Les retours centrés sur le processus sont alors particulièrement intéressants. Plutôt que de définir l’enfant par une qualité générale, on décrit une action observable : il a commencé, essayé une autre stratégie, demandé une précision ou repris après une erreur.

Comment aider l’enfant à entrer dans une tâche coûteuse ?

Vérifier ce qu’il a compris

Évitez de répéter immédiatement toute la consigne. Demandez plutôt à l’enfant de montrer ou de dire la première chose à faire. Vous pourrez ainsi repérer plus facilement l’étape confuse.

Donner une seule étape

Découpez la tâche et indiquez un démarrage précis : « Commence par entourer le premier dessin. Je te dirai la suite après. » Un objectif limité réduit la quantité d’informations à traiter.

Commencer côte à côte

Restez près de l’enfant pendant le démarrage, puis éloignez-vous lorsque l’action est engagée. Il ne s’agit pas de faire à sa place, mais de rendre le premier pas plus accessible.

Réduire momentanément le regard du groupe

Si les plaisanteries apparaissent surtout devant d’autres personnes, proposez si possible un premier essai à l’écart ou sans commentaire public. Vous pourrez ensuite augmenter progressivement l’exposition, sans transformer chaque activité en épreuve.

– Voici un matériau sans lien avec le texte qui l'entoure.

### src/rtl/definitions.sv
// Shared types for the handshaked execute-stage ALU: opcodes, flag layout and FSM states.
package definitions;

  localparam int DATA_W     = 16;
  localparam int ALU_OP_AMT = 8;

  typedef logic [DATA_W-1:0] t_data;

  typedef enum logic [2:0] {
    OP_ADD = 3'd0,
    OP_SUB = 3'd1,
    OP_AND = 3'd2,
    OP_OR  = 3'd3,
    OP_XOR = 3'd4,
    OP_SHL = 3'd5,
    OP_SHR = 3'd6,
    OP_MUL = 3'd7
  } t_opcode;

  typedef struct packed {
    logic z;
    logic n;
    logic c;
    logic v;
  } t_flags;

  typedef enum logic [1:0] {
    IDLE = 2'd0,
    MUL  = 2'd1,
    HOLD = 2'd2
  } t_alu_state;

endpackage

### src/rtl/mul_iter.sv
// Iterative unsigned shift-add multiplier: one partial product per cycle, WIDTH cycles total.
module mul_iter #(
  parameter int WIDTH = 16
) (
  input  logic               clk,
  input  logic               rst_n,
  input  logic               start,
  input  logic [WIDTH-1:0]   a,
  input  logic [WIDTH-1:0]   b,
  output logic               busy,
  output logic               done,
  output logic [2*WIDTH-1:0] prod
);

  localparam int CNT_W = $clog2(WIDTH);

  logic [2*WIDTH-1:0] mcand;
  logic [WIDTH-1:0]   mplier;
  logic [CNT_W-1:0]   cnt;

  always_ff @(posedge clk or negedge rst_n) begin
    if (!rst_n) begin
      mcand  <= '0;
      mplier <= '0;
      cnt    <= '0;
      busy   <= 1'b0;
      done   <= 1'b0;
      prod   <= '0;
    end else begin
      done <= 1'b0;
      if (start) begin
        mcand  <= {{WIDTH{1'b0}}, a};
        mplier <= b;
        prod   <= '0;
        cnt    <= '0;
        busy   <= 1'b1;
      end else if (busy) begin
        // done is raised together with the final accumulation, so prod is complete when done=1
        if (mplier[0]) prod <= prod + mcand;
        mcand  <= mcand << 1;
        mplier <= mplier >> 1;
        cnt    <= cnt + 1'b1;
        if (cnt == CNT_W'(WIDTH - 1)) begin
          busy <= 1'b0;
          done <= 1'b1;
        end
      end
    end
  end

endmodule

### src/rtl/alu_seq.sv
// Handshaked ALU: single-cycle ops go straight to the output register, MUL runs on mul_iter.
module alu_seq
  import definitions::*;
#(
  parameter int WIDTH  = 16,
  parameter bit MUL_EN = 1'b1
) (
  input  logic             clk,
  input  logic             rst_n,
  input  logic             in_valid,
  output logic             in_ready,
  input  t_opcode          op,
  input  logic [WIDTH-1:0] a,
  input  logic [WIDTH-1:0] b,
  output logic             out_valid,
  input  logic             out_ready,
  output logic [WIDTH-1:0] result,
  output t_flags           flags
);

  localparam int SH_W = $clog2(WIDTH);

  t_alu_state         state;
  logic               accept;
  logic               mul_start;
  logic               mul_busy;
  logic               mul_done;
  logic [2*WIDTH-1:0] mul_prod;

  logic [SH_W-1:0]    sh;
  logic [WIDTH:0]     sum;
  logic [WIDTH:0]     diff;
  logic [WIDTH:0]     shl_w;
  logic [WIDTH:0]     shr_w;
  logic [WIDTH-1:0]   alu_res;
  logic               alu_c;
  logic               alu_v;

  function automatic t_flags mk_flags(logic [WIDTH-1:0] r, logic c, logic v);
    return '{z: (r == '0), n: r[WIDTH-1], c: c, v: v};
  endfunction

  // The extra bit of each shift vector catches the last bit shifted out (0 when sh==0)
  assign sh    = b[SH_W-1:0];
  assign sum   = {1'b0, a} + {1'b0, b};
  assign diff  = {1'b0, a} - {1'b0, b};
  assign shl_w = {1'b0, a} << sh;
  assign shr_w = {a, 1'b0} >> sh;

  always_comb begin
    alu_res = '0;
    alu_c   = 1'b0;
    alu_v   = 1'b0;
    case (op)
      OP_ADD: begin
        alu_res = sum[WIDTH-1:0];
        alu_c   = sum[WIDTH];
        alu_v   = (a[WIDTH-1] == b[WIDTH-1]) && (sum[WIDTH-1] != a[WIDTH-1]);
      end
      OP_SUB: begin
        alu_res = diff[WIDTH-1:0];
        alu_c   = diff[WIDTH];
        alu_v   = (a[WIDTH-1] != b[WIDTH-1]) && (diff[WIDTH-1] != a[WIDTH-1]);
      end
      OP_AND: alu_res = a & b;
      OP_OR:  alu_res = a | b;
      OP_XOR: alu_res = a ^ b;
      OP_SHL: begin
        alu_res = shl_w[WIDTH-1:0];
        alu_c   = shl_w[WIDTH];
      end
      OP_SHR: begin
        alu_res = shr_w[WIDTH:1];
        alu_c   = shr_w[0];
      end
      default: ;
    endcase
  end

  assign in_ready  = ((state == IDLE) && !mul_busy) || ((state == HOLD) && out_ready);
  assign accept    = in_valid && in_ready;
  assign mul_start = accept && (op == OP_MUL) && MUL_EN;

  generate
    if (MUL_EN) begin : g_mul
      mul_iter #(.WIDTH(WIDTH)) u_mul (
        .clk   (clk),
        .rst_n (rst_n),
        .start (mul_start),
        .a     (a),
        .b     (b),
        .busy  (mul_busy),
        .done  (mul_done),
        .prod  (mul_prod)
      );
    end else begin : g_no_mul
      assign mul_busy = 1'b0;
      assign mul_done = 1'b0;
      assign mul_prod = '0;
    end
  endgenerate

  always_ff @(posedge clk or negedge rst_n) begin
    if (!rst_n) begin
      state     <= IDLE;
      out_valid <= 1'b0;
      result    <= '0;
      flags     <= '0;
    end else begin
      case (state)
        IDLE, HOLD: begin
          if (accept) begin
            if (mul_start) begin
              state     <= MUL;
              out_valid <= 1'b0;
            end else begin
              state     <= HOLD;
              out_valid <= 1'b1;
              result    <= alu_res;
              flags     <= mk_flags(alu_res, alu_c, alu_v);
            end
          end else if ((state == HOLD) && out_ready) begin
            state     <= IDLE;
            out_valid <= 1'b0;
          end
        end
        MUL: begin
          if (mul_done) begin
            state     <= HOLD;
            out_valid <= 1'b1;
            result    <= mul_prod[WIDTH-1:0];
            flags     <= mk_flags(mul_prod[WIDTH-1:0], |mul_prod[2*WIDTH-1:WIDTH],
                                  |mul_prod[2*WIDTH-1:WIDTH]);
          end
        end
        default: state <= IDLE;
      endcase
    end
  end

endmodule

### config.mk
export PLATFORM = sky130hd
export DESIGN_NAME = alu_seq
export DESIGN_NICKNAME = d
export VERILOG_FILES = /design/src/rtl/definitions.sv /design/src/rtl/mul_iter.sv /design/src/rtl/alu_seq.sv
export SDC_FILE = /design/constraint.sdc
export NUM_CORES = 1
export LEC_CHECK = 0
export ABC_AREA = 1
export BUFFER_PORTS_ARGS = -buffer_cell sky130_fd_sc_hd__buf_2
export CAP_MARGIN = 25
export CORE_UTILIZATION = 50
export CTS_CLUSTER_DIAMETER = 100
export CTS_CLUSTER_SIZE = 24
export DETAILED_ROUTE_END_ITERATION = 10
export PLACE_DENSITY = 0.73
export RECOVER_POWER = 25
export SLEW_MARGIN = 20
export SYNTH_ARGS = -nofsm -noshare
export SYNTH_HDL_FRONTEND = slang
export SYNTH_SLANG_ARGS = --single-unit
### constraint.sdc
create_clock -name clk -period 4.6 [get_ports clk]
set_input_delay 0 -clock clk [delete_from_list [all_inputs] [get_ports clk]]
set_output_delay 0 -clock clk [all_outputs]
set_load 0.01 [all_outputs]
==> summary by stage, run 1 <==
Pwr
The share of total power dissipated in the clock network is 0.159. The total internal power is ~2.5 mW. The switching portion of total power is 0.485.

The static power due to leakage is approximately 6.0 nW. The relative contribution of combinational cells to total power is 0.511. The final total power is 4.88 mW. The worst-case IR drop observed on VDD is between 0.0002 and 0.00025 V. The sequential share of power is 0.330.

Power spread over the standard cell area amounts to 434 nW/µm². The switching component of the power is between 2 and 2.5 mW.

Cells and area
The layout overhead on the synthesized area is 6.51%. Measured on the finished design, the core utilization comes to 0.549. The number of antenna diodes in the final layout is 0.

After the last flow step, the layout net total stands at between 1,500 and 2,000. Once layout is complete, the cells apart from fillers number 1,954. In the final layout, the share of cells above drive strength 1 is 0.0606.

Timing
Setup repair after global routing left no endpoint under its margin. The clock skew is about 0.014 ns. The final-report hold violation count was 0. In this run the tightest slew margin relative to its limit is 0.383. The final critical-path share of the clock period is 0.628.

Static timing analysis puts the maximum clock frequency at ~350 MHz. The max-slew violation total from the final report was 0. The slew of the pin with the lowest slew margin is approximately 0.93 ns. Setup violations remaining at the end of the flow were counted as 0. Setup total negative slack on the finished layout was measured at 0 ns. Counting I/O delays and the setup requirement, the final critical path takes 2.89 ns. The worst hold slack is roughly 0.026 ns.

Logic synthesis
The netlist uses 52 different library cells. Summing every instance area after synthesis gives roughly 11,000 µm². By count the netlist is led by sky130_fd_sc_hd__nand2_1, sky130_fd_sc_hd__nand3_1, sky130_fd_sc_hd__inv_1. Yosys printed 0 warnings.

The most common cell in the netlist is sky130_fd_sc_hd__nand2_1. Ranked by total cell area, the synthesized netlist is headed by sky130_fd_sc_hd__dfrtp_1, sky130_fd_sc_hd__nand2_1, sky130_fd_sc_hd__nand3_1, sky130_fd_sc_hd__ha_1, sky130_fd_sc_hd__inv_1. The number of flops mapped to enable cells by yosys is 0. The dominant cell type by area after synthesis is sky130_fd_sc_hd__dfrtp_1. The proportion of register bits with asynchronous set or reset after synthesis is 1.00.

The most used flip-flop cell after synthesis is sky130_fd_sc_hd__dfrtp_1. Each instance of the synthesized netlist takes up on average between 6 and 7 µm². For this run, the register share of the synthesized area comes to 0.256. The net count after synthesis is between 1,500 and 2,000.

The number of synthesized register bits is between 100 and 150. Counting every instance in the synthesized netlist gives between 1,500 and 2,000. The share of the synthesized area in the top cell type is 0.256.

Worst setup path
For the worst setup path, the data required time is 4.88 ns. STA classifies the critical path endpoint as a flop. The standard cell with the maximum stage delay on the critical path is sky130_fd_sc_hd__inv_1.

The critical path goes through buf_4 > nand2_1 > inv_1 > nand2_1 > inv_1 > o21ai_0 > o21ai_0. By startpoint and endpoint, the worst setup path is classified as flop to flop. The startpoint type of the worst setup path is a flop. The worst path buffer plus inverter count is 3. STA puts the critical path data arrival time at 3.17 ns.

The category of cells accounting for the largest share of critical-path delay is buffers and inverters. The largest single stage delay on the critical path is 0.64 ns. The highest net fanout along the worst path is 52.

Global route
Entering global routing, the biggest net connects just under 90 pins. The first global-routing pass estimated roughly 58,000 µm of wire. The total track usage is 0.345. The initial antenna violation count is 0.

For this run the aggregate overflow at the end of global routing stands at 0. The via count of the first global-routing pass is 10,500.

Drt
The ratio of routed vias to standard cells is 5.80. The final layout contains routed wiring with a total length of between 30,000 and 40,000 µm. The topmost layer with routed signal wires is met4. For this run, design rule violations remaining after detail routing come to 0. The detailed router finished its first iteration with roughly 890 violations. For this run, the detailed router's first-pass iteration total came to 5. After detailed routing, the average wire length per cell comes to between 15 and 20 µm. After detailed routing, the wire length on met1 is approximately 16,000 µm. Wire segments on met3 add up to around 2500 µm in the final route. The routed layout has 11,300 vias. In this run the remaining antenna-violating nets after routing total 0. Detailed routing placed a total of between 15,000 and 20,000 µm of wire on met2.

Die
The die is about 150 µm wide. For this configuration, the core starts out at a cell density of 0.516. Pin placement for this block handled just over 60 I/O pins. The die covers between 20,000 and 25,000 µm². The core region is approximately 20,000 µm². The die is ~150 µm tall. Row generation in the floorplan step produced 52 rows.

Status
The flow ran to the end, and the final reports show no timing, DRC or antenna violations.

Placed design
Routability-driven placement finished with a final weighted congestion of 1.03. After detailed placement, the design holds a cell count of about 1,900. The number of input and output port buffers inserted is 60. The total half-perimeter wirelength after legalization and detailed placement is a little under 30,000 µm.

Clocking
For this design, the CTS-stage hold fixing added 12 buffers. The largest buffer count on any clock path is 2. The clock-pin slew on the worst setup and hold paths is approximately 0.080 ns. The clock net in this run drives a total of 108 sinks.

Buffers inserted during clock tree synthesis total 9. The CTS tree is built. The number of buffers added for setup after CTS is 0.

The H-tree was split into 3 levels. For the worst-skew pair, the clock arrives at the later sink with an insertion delay of roughly 0.36 ns. The cell sitting at the root of the clock tree is a sky130_fd_sc_hd__clkbuf_16.

The count of cells resized by post-cts repair is 0.

Worst hold path
The class of the tightest hold or removal check is primary input to flop.

Run
The max-capacitance violation count is 0.
-- final timing paths --
path                             startpoint               endpoint  slack (ns)  depth (start not counted)
max                        g_mul.u_mul.busy   g_mul.u_mul.prod[16]        1.71                          7
min                                    b[3]  g_mul.u_mul.mplier[3]        0.03                          3
max reg2reg                g_mul.u_mul.busy   g_mul.u_mul.prod[16]        1.71                          7
min reg2reg                       out_valid              out_valid        0.48                          2
max in group asynchronous             rst_n  g_mul.u_mul.mcand[21]        3.29                          3
min in group asynchronous             rst_n   g_mul.u_mul.prod[28]        0.28                          2
-- tightest hold or removal path: stages --
cell and delay (ns):
sky130_fd_sc_hd__buf_2 0.19, sky130_fd_sc_hd__o21ai_0 0.12, sky130_fd_sc_hd__inv_1 0.05
-- kinds of logic after synthesis --
family / count (synthesis) / synth area share
simple gates: 879 / 0.361
buf+inv: 285 / 0.114
flops: 108 / 0.256
compound gates: 290 / 0.157
xor+xnor: 9 / 0.00746
fa+ha+maj: 87 / 0.105
-- through the flow --
| step | cell area (µm²) | worst slack, ns |
|---|---|---|
| 2_1_floorplan | 10600 | 2.36 |
| 3_3_place_gp | 10900 | 1.69 |
| 3_5_place_dp | 10900 | 1.63 |
| 4_1_cts | 11300 | 1.81 |
| 5_1_grt | 11300 | 1.52 |
| 6_report | 11300 | 1.71 |
-- cells in the final DEF (no fill, tap or decap), types with 4 or more instances in the layout --
master | Yosys | final
sky130_fd_sc_hd__nand2_1 | 423 | 423
sky130_fd_sc_hd__nand3_1 | 219 | 219
sky130_fd_sc_hd__inv_1 | 208 | 208
sky130_fd_sc_hd__nor2_1 | 162 | 161
sky130_fd_sc_hd__dfrtp_1 | 108 | 108
sky130_fd_sc_hd__o21ai_0 | 93 | 93
sky130_fd_sc_hd__a21oi_1 | 91 | 91
sky130_fd_sc_hd__ha_1 | 84 | 84
sky130_fd_sc_hd__buf_2 | 41 | 38
sky130_fd_sc_hd__a31oi_1 | 25 | 25
sky130_fd_sc_hd__o211ai_1 | 23 | 23
sky130_fd_sc_hd__clkbuf_1 | 8 | 22
sky130_fd_sc_hd__nand4_1 | 21 | 21
sky130_fd_sc_hd__o22ai_1 | 15 | 15
sky130_fd_sc_hd__nor3_1 | 12 | 12
sky130_fd_sc_hd__dlygate4sd3_1 | 0 | 12
sky130_fd_sc_hd__o21ai_1 | 11 | 11
sky130_fd_sc_hd__clkbuf_16 | 0 | 9
sky130_fd_sc_hd__a21o_1 | 8 | 8
sky130_fd_sc_hd__inv_2 | 7 | 7
sky130_fd_sc_hd__nand2_4 | 7 | 7
sky130_fd_sc_hd__buf_4 | 7 | 7
sky130_fd_sc_hd__nand3_2 | 6 | 6
sky130_fd_sc_hd__or2_2 | 5 | 5
sky130_fd_sc_hd__nor2_2 | 4 | 5
sky130_fd_sc_hd__o221ai_1 | 5 | 5
sky130_fd_sc_hd__nor4_1 | 5 | 5
sky130_fd_sc_hd__xnor2_1 | 5 | 5
sky130_fd_sc_hd__nand2_2 | 4 | 4
sky130_fd_sc_hd__o21bai_1 | 4 | 4
sky130_fd_sc_hd__and2_1 | 4 | 4
sky130_fd_sc_hd__xor2_1 | 4 | 4
-- layout make-up --
type / instances / area [µm²]
inverters: 217 / 821
repair buffers: 78 / 442
multi-input cells: 1265 / 6670
clock buffers: 10 / 229
clock inverters: 6 / 56.3
flip-flops and latches: 108 / 2700
fillers: 2125 / 9240
well taps: 270 / 338
-- registers in the layout (all words and copies together), names as in the netlist --
| signal | flops |
|---|---|
| g_mul.u_mul.mplier | 16 |
| result | 16 |
| g_mul.u_mul.done | 1 |
| g_mul.u_mul.busy | 1 |
| g_mul.u_mul.mcand | 32 |
| state | 2 |
| out_valid | 1 |
| flags | 3 |
| g_mul.u_mul.prod | 32 |
| g_mul.u_mul.cnt | 4 |
-- power groups by stage --
stage / logic (mW) / clock network, mW / registers, mW
global placement: 2.42 / 0 / 1.61
detailed placement: 2.47 / 0 / 1.62
finish: 2.50 / 0.775 / 1.61
CTS: 2.49 / 0.779 / 1.60
global route: 2.81 / 0.817 / 1.65
floorplan: 1.78 / 0 / 1.56
-- metal layers --
layer / vias to the layer above / GRT usage
met2: 438 / 0.561
li1: 5508 / -
met5: - / 0
met3: 91 / 0.0407
met4: 0 / 0.153
met1: 5287 / 0.458
Note: power is estimated with default switching activity, not from simulation.
==> inputs of run 2 (changes only) <==
PLACE_DENSITY = 0.76   (was 0.73)
clock period = 2.6 ns   (was 4.6 ns; I/O delays follow)
==> run 2 against run 1 <==
  * The flow now finishes with violations (max-capacitance violations, max-slew violations)
  * Via count up 2.4%
  * Wire length up 0.19%
  * Sequential share of layout area down 0.84 points
  * Utilization up 2.0 points
  * Hold slack worse by 0.015 ns
  * Global-route usage up 0.18 points
  * Design area up 3.6%
  * Combinational power up 81%
  * Die area unchanged
  * Final cell count up 2.4%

Renforcer la stratégie employée

Soulignez précisément ce qui a aidé : « Tu ne savais pas encore comment faire, alors tu as demandé un exemple. » Ce retour renseigne l’enfant sur une stratégie qu’il pourra réutiliser.

Phrases utiles

  • « Je vois que tu cherches à faire rire. Avant de plaisanter, montre-moi ce que tu as compris. »
  • « Tu n’as pas besoin de tout réussir maintenant. On commence par cette étape. »
  • « Tu peux te tromper pendant que tu apprends. »
  • « Tu préfères essayer seul ou commencer avec moi ? »
  • « La première tentative ne fonctionne pas encore. Quelle autre idée pouvons-nous tester ? »

Si l’enfant continue à plaisanter, gardez une limite claire : « Je t’écoute pour la blague après cette première étape. Maintenant, nous commençons ici. » Accueillir la difficulté n’oblige pas à abandonner la consigne.

Les réactions qui risquent de renforcer le blocage

  • Accuser l’enfant de paresse. Cette étiquette n’explique pas la difficulté et ne lui indique pas comment avancer.
  • Faire rire tout le groupe avec lui. Sans le vouloir, l’adulte peut rendre la diversion plus intéressante que la tâche.
  • Punir avant de vérifier la compréhension. Une sanction ne clarifie pas une consigne mal comprise.
  • Répéter la consigne entière plus fort. Si elle contient trop d’étapes, la répéter à l’identique ne la rend pas plus accessible.
  • Féliciter seulement la conformité. Dire uniquement « Tu as été sage » renseigne moins que décrire le démarrage, l’effort ou la stratégie.

Ces réactions peuvent survenir lorsque le temps manque ou que la scène se répète. L’objectif n’est pas d’être parfait, mais d’essayer une réponse qui permet de comprendre le blocage.

Quand s’inquiéter ?

Il peut être utile de partager vos observations avec l’équipe éducative ou un professionnel qui connaît l’enfant si l’évitement touche de nombreux apprentissages, s’accompagne de difficultés fréquentes de compréhension ou d’attention dans plusieurs contextes, ou provoque une forte détresse. Décrivez les tâches concernées, le moment où le comportement apparaît et ce qui facilite le démarrage. Ces éléments permettent de réfléchir au soutien adapté sans tirer de conclusion hâtive.

À écouter aussi avec votre enfant

  • Je me trompe et alors ? — Pour apprivoiser l’erreur, recommencer et garder confiance face à une difficulté.

Sources et repères professionnels

  • Center on the Developing Child at Harvard University — Enhancing and Practicing Executive Function Skills — Repères sur l’attention, l’inhibition et les activités guidées chez les jeunes enfants.
  • Kamins & Dweck / Developmental Psychology — Person versus process praise and criticism — Étude sur les effets des retours centrés sur la personne ou sur le processus après un échec.
  • First Five Years / Raising Children Network — Tackling perfectionism in young children — Repères professionnels sur la peur de l’échec, l’évitement et la valorisation des essais.
  • Head Start — Approaches to Learning Preschool — Ressource institutionnelle sur l’autorégulation et le soutien apporté par l’adulte.